A funcionária pública Valquíria Regina Bazanella, 56, mora em uma rua transversal à avenida. Sua casa fica em um amplo terreno onde havia, antes da enchente, três habitações. Restaram duas, já que a terceira foi arrastada pela água.
"Aqui tinha proposta de mais de R$ 1 milhão, queriam comprar antes da enchente. Nós não cedemos porque a gente não queria sair. Agora não vale nada", diz ela, aos risos, numa tentativa de manter o bom humor diante das adversidades.
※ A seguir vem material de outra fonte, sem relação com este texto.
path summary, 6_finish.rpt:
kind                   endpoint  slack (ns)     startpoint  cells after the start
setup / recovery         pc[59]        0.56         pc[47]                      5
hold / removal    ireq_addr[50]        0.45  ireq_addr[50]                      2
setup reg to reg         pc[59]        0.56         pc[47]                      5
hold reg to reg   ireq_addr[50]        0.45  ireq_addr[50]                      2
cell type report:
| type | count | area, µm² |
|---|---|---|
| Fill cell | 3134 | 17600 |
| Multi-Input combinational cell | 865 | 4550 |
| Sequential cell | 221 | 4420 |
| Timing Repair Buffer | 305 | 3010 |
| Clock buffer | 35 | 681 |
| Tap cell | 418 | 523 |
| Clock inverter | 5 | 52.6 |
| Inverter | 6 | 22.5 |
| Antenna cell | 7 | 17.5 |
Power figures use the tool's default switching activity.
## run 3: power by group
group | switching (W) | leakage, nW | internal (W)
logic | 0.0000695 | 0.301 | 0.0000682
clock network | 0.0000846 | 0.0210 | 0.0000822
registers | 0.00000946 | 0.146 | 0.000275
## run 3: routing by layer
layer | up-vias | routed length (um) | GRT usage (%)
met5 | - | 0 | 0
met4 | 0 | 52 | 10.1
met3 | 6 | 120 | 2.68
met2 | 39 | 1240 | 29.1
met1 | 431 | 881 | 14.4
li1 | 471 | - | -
**src/rtl/entry_history_reg_pkg.sv**
```systemverilog
// rtl/entry_history_reg_pkg.sv - shared constants and operation encoding for entry_history_reg
//
// Contents:
//   ENTRY_WIDTH_DEF / ENTRY_DEPTH_DEF / ENTRY_MAX_DEF : default parameter values
//   op_t : the single per-cycle operation chosen by the priority decode
package entry_hist_pkg;

    localparam int ENTRY_WIDTH_DEF = 14;
    localparam int ENTRY_DEPTH_DEF = 4;
    localparam int ENTRY_MAX_DEF   = 9999;

    typedef enum logic [2:0] {
        OP_NONE,
        OP_CLR,
        OP_SET,
        OP_PUSH,
        OP_POP
    } op_t;

endpackage

```
**src/rtl/entry_history_reg_rise_det.sv**
```systemverilog
// rtl/entry_history_reg_rise_det.sv - rising-edge detector for a debounced level input
//
// Ports:
//   clk  : clock
//   clr  : synchronous active-high clear; masks the edge output while asserted
//   in   : level input
//   rise : high for the cycle in which in is high and was low on the previous edge
module rise_det (
    input  logic clk,
    input  logic clr,
    input  logic in,
    output logic rise
);

    logic in_q;

    // The history flop is loaded every cycle, clr included, so a button held
    // across clr is already "seen" and cannot fire when clr drops.
    always_ff @(posedge clk) begin
        in_q <= in;
    end

    assign rise = in & ~in_q & ~clr;

endmodule

```
**src/rtl/entry_history_reg.sv**
```systemverilog
// rtl/entry_history_reg.sv - DEPTH-deep LIFO history of entered values with undo
//
// Parameters:
//   WIDTH   : data width of each entry
//   DEPTH   : number of stored entries (>= 2)
//   MAX_VAL : clamp ceiling for pushed values, applied only with ENTRY_CLAMP_EN defined
// Macro:
//   ENTRY_CLAMP_EN : when defined, a pushed D above MAX_VAL is stored as MAX_VAL
// Ports:
//   clk      : clock, all state updates on posedge
//   clr      : synchronous active-high clear of all entries
//   D        : value stored on an enter edge
//   enter    : level; rising edge pushes D
//   undo     : level; rising edge pops the top entry
//   set      : level; every cycle high forces the top entry to all ones
//   Q        : top (most recent) entry, 0 when empty
//   count    : number of valid entries
//   empty    : count == 0
//   full     : count == DEPTH
//   overflow : one-cycle pulse after a push that discarded the oldest entry
module entry_history_reg
    import entry_hist_pkg::*;
#(
    parameter int WIDTH   = ENTRY_WIDTH_DEF,
    parameter int DEPTH   = ENTRY_DEPTH_DEF,
    parameter int MAX_VAL = ENTRY_MAX_DEF
) (
    input  logic                       clk,
    input  logic                       clr,
    input  logic [WIDTH-1:0]           D,
    input  logic                       enter,
    input  logic                       undo,
    input  logic                       set,
    output logic [WIDTH-1:0]           Q,
    output logic [$clog2(DEPTH+1)-1:0] count,
    output logic                       empty,
    output logic                       full,
    output logic                       overflow
);

    localparam int CW = $clog2(DEPTH + 1);
    localparam logic [WIDTH-1:0] MAX_W = WIDTH'(MAX_VAL);

`ifdef ENTRY_CLAMP_EN
    localparam bit CLAMP_EN = 1'b1;
`else
    localparam bit CLAMP_EN = 1'b0;
`endif

    logic [WIDTH-1:0] mem [DEPTH];
    logic             enter_rise;
    logic             undo_rise;
    logic [WIDTH-1:0] push_val;
    op_t              op;

    rise_det u_enter_rise (
        .clk  (clk),
        .clr  (clr),
        .in   (enter),
        .rise (enter_rise)
    );

    rise_det u_undo_rise (
        .clk  (clk),
        .clr  (clr),
        .in   (undo),
        .rise (undo_rise)
    );

    // Unsigned compare on WIDTH bits; set bypasses this path and stays all ones.
    assign push_val = (CLAMP_EN && (D > MAX_W)) ? MAX_W : D;

    // Exactly one operation per cycle; lower-priority edges are dropped.
    always_comb begin
        op = OP_NONE;
        if (clr) begin
            op = OP_CLR;
        end else if (set) begin
            op = OP_SET;
        end else if (enter_rise) begin
            op = OP_PUSH;
        end else if (undo_rise) begin
            op = OP_POP;
        end
    end

    always_ff @(posedge clk) begin
        overflow <= 1'b0;
        case (op)
            OP_CLR: begin
                for (int i = 0; i < DEPTH; i++) begin
                    mem[i] <= '0;
                end
                count <= '0;
            end
            OP_SET: begin
                mem[0] <= '1;
                if (count == '0) begin
                    count <= CW'(1);
                end
            end
            OP_PUSH: begin
                for (int i = DEPTH - 1; i > 0; i--) begin
                    mem[i] <= mem[i-1];
                end
                mem[0] <= push_val;
                if (count == CW'(DEPTH)) begin
                    overflow <= 1'b1;
                end else begin
                    count <= count + CW'(1);
                end
            end
            OP_POP: begin
                if (count != '0) begin
                    for (int i = 0; i < DEPTH - 1; i++) begin
                        mem[i] <= mem[i+1];
                    end
                    // Keeps the invariant that invalid slots read as 0.
                    mem[DEPTH-1] <= '0;
                    count        <= count - CW'(1);
                end
            end
            default: begin
            end
        endcase
    end

    assign Q     = mem[0];
    assign empty = (count == '0);
    assign full  = (count == CW'(DEPTH));

endmodule

```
Ela e o marido perderam tudo duas vezes. Diante da destruição do patrimônio construído ao longo de décadas e sem capital suficiente para mudar para outro local, eles preparavam, no início de setembro, o retorno para a casa —ainda destelhada e com vestígios de lama por todos os lados.
"Um terreno que era R$ 100 mil agora está R$ 200 mil. Dobrou [de preço] depois da enchente, todo mundo está procurando", diz Bazanella.
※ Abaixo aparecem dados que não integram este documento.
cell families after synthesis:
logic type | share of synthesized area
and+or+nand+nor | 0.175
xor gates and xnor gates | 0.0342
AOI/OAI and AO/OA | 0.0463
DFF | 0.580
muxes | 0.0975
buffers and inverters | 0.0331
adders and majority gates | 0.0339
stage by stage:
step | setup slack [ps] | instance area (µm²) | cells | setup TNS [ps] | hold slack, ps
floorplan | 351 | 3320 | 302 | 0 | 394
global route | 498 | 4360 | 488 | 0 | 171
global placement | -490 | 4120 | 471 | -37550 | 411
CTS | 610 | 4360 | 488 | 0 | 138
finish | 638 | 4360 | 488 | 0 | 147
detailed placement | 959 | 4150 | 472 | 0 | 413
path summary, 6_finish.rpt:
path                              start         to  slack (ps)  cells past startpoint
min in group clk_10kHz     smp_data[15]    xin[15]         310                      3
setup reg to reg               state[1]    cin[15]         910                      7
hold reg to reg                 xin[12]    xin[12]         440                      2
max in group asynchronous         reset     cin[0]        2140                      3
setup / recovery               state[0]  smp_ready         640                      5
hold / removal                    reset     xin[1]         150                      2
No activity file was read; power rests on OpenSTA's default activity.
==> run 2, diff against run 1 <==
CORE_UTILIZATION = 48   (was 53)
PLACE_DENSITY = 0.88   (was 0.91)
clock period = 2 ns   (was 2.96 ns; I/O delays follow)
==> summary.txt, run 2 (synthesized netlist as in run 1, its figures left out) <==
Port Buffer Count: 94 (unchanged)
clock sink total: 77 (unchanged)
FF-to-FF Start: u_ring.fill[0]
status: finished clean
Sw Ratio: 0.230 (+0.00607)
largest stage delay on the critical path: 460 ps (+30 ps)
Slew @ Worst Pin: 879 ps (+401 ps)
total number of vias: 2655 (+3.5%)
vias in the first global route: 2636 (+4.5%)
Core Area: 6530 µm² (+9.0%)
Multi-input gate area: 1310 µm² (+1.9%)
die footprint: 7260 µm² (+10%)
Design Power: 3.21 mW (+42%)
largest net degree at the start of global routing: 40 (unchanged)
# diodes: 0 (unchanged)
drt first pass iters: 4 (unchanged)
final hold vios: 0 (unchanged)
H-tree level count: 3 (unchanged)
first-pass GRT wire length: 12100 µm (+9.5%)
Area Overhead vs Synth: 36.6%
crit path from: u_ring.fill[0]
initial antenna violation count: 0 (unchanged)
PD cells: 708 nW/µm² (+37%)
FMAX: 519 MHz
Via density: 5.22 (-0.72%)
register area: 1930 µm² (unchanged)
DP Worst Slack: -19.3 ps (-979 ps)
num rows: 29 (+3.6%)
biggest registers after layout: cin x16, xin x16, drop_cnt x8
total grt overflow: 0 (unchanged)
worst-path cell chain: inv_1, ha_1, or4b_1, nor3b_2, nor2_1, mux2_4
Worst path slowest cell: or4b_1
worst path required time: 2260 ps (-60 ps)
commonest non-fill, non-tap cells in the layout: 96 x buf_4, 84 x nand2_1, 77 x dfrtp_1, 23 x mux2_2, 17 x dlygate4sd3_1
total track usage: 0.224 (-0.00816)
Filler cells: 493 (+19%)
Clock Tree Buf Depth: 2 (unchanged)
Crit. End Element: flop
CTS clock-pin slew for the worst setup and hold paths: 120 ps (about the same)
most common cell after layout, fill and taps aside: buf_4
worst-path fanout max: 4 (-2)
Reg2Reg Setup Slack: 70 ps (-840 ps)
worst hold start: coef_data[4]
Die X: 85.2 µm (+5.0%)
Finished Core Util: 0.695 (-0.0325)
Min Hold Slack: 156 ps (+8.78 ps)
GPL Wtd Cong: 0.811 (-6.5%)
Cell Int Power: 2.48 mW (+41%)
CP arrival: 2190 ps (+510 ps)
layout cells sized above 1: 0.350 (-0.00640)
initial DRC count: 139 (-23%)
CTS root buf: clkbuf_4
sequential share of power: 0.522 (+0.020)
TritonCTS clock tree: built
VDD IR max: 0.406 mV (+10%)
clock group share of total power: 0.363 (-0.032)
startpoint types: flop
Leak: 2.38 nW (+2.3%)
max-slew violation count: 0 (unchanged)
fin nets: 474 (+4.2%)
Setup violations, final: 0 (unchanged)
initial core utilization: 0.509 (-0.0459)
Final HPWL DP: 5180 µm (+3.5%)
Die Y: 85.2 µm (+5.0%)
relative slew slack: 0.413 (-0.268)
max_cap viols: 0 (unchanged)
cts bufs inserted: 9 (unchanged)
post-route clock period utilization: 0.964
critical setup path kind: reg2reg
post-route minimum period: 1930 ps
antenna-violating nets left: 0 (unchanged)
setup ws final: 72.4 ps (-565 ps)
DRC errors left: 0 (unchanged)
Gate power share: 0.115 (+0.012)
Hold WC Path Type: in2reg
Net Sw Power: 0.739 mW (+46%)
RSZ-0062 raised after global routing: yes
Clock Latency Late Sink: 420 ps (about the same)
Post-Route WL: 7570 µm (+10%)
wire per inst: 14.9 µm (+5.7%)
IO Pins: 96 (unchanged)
==> src/rtl/tinyodin_pkg.sv <==
// Shared tinyODIN sizing constants for the spike event path.
package tinyodin_pkg;

  localparam int unsigned SPK_ADDR_W     = 8;
  localparam int unsigned SPK_FIFO_DEPTH = 16;
  localparam int unsigned OVF_CNT_W      = 16;

endpackage : tinyodin_pkg

==> src/rtl/spike_fifo_mem.sv <==
// DEPTH x M spike register array: one write port, one registered read port.
module spike_fifo_mem
  import tinyodin_pkg::*;
#(
  parameter int unsigned M     = SPK_ADDR_W,
  parameter int unsigned DEPTH = SPK_FIFO_DEPTH,
  localparam int unsigned AW   = $clog2(DEPTH)
) (
  input  logic          CLK,
  input  logic          RSTN,
  input  logic          clr_i,
  input  logic          w_en_i,
  input  logic [AW-1:0] w_idx_i,
  input  logic [M-1:0]  w_data_i,
  input  logic          r_en_i,
  input  logic [AW-1:0] r_idx_i,
  output logic [M-1:0]  r_data_o
);

  logic [M-1:0] mem [DEPTH];

  // Storage is intentionally not reset.
  always_ff @(posedge CLK) begin
    if (w_en_i) mem[w_idx_i] <= w_data_i;
  end

  // Head word holds until the next accepted read or a clear.
  always_ff @(posedge CLK or negedge RSTN) begin
    if (!RSTN)       r_data_o <= '0;
    else if (clr_i)  r_data_o <= '0;
    else if (r_en_i) r_data_o <= mem[r_idx_i];
  end

endmodule : spike_fifo_mem
### config.mk
export PLATFORM = sky130hd
export DESIGN_NAME = memristor_infra_booth_4bit
export DESIGN_NICKNAME = d
export VERILOG_FILES = /design/src/rtl/memristor_booth_pkg.sv /design/src/rtl/memristor_booth_pp_unit.sv /design/src/rtl/memristor_infra_booth_4bit.sv
export SDC_FILE = /design/constraint.sdc
export NUM_CORES = 1
export LEC_CHECK = 0
export CAP_MARGIN = 20
export CORE_MARGIN = 2
export CORE_UTILIZATION = 51
export DETAILED_ROUTE_END_ITERATION = 12
export PLACE_DENSITY = 0.77
export SLEW_MARGIN = 30
export SYNTH_ARGS = -nofsm -noshare
export SYNTH_HDL_FRONTEND = slang
export SYNTH_HIERARCHICAL = 1
export SYNTH_SLANG_ARGS = --single-unit
export TNS_END_PERCENT = 30
### constraint.sdc
create_clock -name clk -period 2.85 [get_ports clk]
set_input_delay 0.855 -clock clk [delete_from_list [all_inputs] [get_ports clk]]
set_output_delay 0.855 -clock clk [all_outputs]
set_load 0.05 [all_outputs]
O casal não está só na jornada de volta para casa por falta de opção. Em Cruzeiro do Sul, a 123 km de Porto Alegre, a aposentada Leonise de Oliveira, 67, destina R$ 500 mensais de sua aposentadoria para alugar uma garagem improvisada de moradia para ela e seu companheiro, Aldo Neves, 50.
"A gente não tinha pra onde ir, estávamos praticamente na rua. Se fôssemos alugar num outro lugar, ia ter que pagar de R$ 1.000 para cima de aluguel. Isso nós não íamos poder fazer nunca", afirma.
Há alguns anos, Neves vendeu um terreno por R$ 40 mil. Usou todo o dinheiro para fazer melhorias na moradia do casal, situada no bairro Passo de Estrela, completamente arrasado pela enchente.
A casa de quatro cômodos, um banheiro, garagem ampla e área externa com piscina foi desfigurada, sem telhado e suja de barro por todos os lados.
Com o pagamento do aluguel pesando no bolso e sem dinheiro para comprar terreno e construir em outro lugar, o casal pretende voltar ao bairro destruído, reformar o telhado e limpar o que restou. "A nossa casa está dentro da área de arraste, mas nós não temos opção", diz Neves.